*TASK DIRECTIONS*.
Work through the records below and copy every line that includes "setup".

*SUPPLIED DATA*.
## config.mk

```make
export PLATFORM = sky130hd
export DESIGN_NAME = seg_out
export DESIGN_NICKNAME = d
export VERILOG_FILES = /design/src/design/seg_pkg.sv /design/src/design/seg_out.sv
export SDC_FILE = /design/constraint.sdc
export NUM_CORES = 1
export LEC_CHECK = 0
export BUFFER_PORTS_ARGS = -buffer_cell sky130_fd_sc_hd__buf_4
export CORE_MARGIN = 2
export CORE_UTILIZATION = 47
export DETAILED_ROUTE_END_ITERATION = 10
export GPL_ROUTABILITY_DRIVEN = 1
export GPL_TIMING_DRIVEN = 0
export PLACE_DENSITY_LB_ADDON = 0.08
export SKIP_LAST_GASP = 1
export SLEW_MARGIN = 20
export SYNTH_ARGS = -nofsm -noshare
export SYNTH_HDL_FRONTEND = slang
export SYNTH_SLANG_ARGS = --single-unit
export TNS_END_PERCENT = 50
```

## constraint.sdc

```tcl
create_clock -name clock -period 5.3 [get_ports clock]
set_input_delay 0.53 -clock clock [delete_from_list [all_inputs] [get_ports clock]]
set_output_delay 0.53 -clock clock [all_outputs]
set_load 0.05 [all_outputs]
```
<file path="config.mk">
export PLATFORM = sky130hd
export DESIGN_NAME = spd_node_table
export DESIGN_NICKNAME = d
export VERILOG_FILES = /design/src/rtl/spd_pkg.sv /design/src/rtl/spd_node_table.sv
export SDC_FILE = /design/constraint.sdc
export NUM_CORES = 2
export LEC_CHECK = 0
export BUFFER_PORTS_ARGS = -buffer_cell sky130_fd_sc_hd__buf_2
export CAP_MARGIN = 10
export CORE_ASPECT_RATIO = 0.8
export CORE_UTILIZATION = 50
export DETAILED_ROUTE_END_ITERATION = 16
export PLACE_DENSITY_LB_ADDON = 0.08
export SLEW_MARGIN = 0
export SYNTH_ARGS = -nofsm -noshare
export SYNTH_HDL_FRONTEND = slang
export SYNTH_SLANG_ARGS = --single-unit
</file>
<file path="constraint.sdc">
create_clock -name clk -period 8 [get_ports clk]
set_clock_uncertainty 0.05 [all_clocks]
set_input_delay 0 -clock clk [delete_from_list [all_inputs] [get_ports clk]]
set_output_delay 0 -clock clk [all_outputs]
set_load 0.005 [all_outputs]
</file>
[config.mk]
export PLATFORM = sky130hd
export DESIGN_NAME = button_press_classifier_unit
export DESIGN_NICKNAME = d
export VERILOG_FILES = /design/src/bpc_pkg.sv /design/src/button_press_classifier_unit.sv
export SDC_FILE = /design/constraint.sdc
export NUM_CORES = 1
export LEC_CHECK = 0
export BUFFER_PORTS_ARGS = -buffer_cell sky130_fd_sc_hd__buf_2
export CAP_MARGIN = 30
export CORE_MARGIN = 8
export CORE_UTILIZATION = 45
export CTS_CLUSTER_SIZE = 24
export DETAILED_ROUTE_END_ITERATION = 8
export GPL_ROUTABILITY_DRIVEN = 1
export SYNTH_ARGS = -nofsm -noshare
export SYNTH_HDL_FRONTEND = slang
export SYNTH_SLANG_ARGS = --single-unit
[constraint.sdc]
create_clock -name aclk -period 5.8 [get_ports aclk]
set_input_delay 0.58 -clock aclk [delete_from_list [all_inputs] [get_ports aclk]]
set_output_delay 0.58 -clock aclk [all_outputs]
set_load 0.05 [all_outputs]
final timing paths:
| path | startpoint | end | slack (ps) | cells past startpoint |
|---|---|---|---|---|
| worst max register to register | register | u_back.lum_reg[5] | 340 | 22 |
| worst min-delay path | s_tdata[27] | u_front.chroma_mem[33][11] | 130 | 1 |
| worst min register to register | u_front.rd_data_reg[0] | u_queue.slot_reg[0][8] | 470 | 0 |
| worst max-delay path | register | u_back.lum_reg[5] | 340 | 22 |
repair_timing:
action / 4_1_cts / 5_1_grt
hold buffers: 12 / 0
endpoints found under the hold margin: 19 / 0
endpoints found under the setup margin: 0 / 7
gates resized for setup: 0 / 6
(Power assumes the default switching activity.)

*ANSWER TO THIS EXERCISE*.
endpoints found under the setup margin: 0 / 7
gates resized for setup: 0 / 6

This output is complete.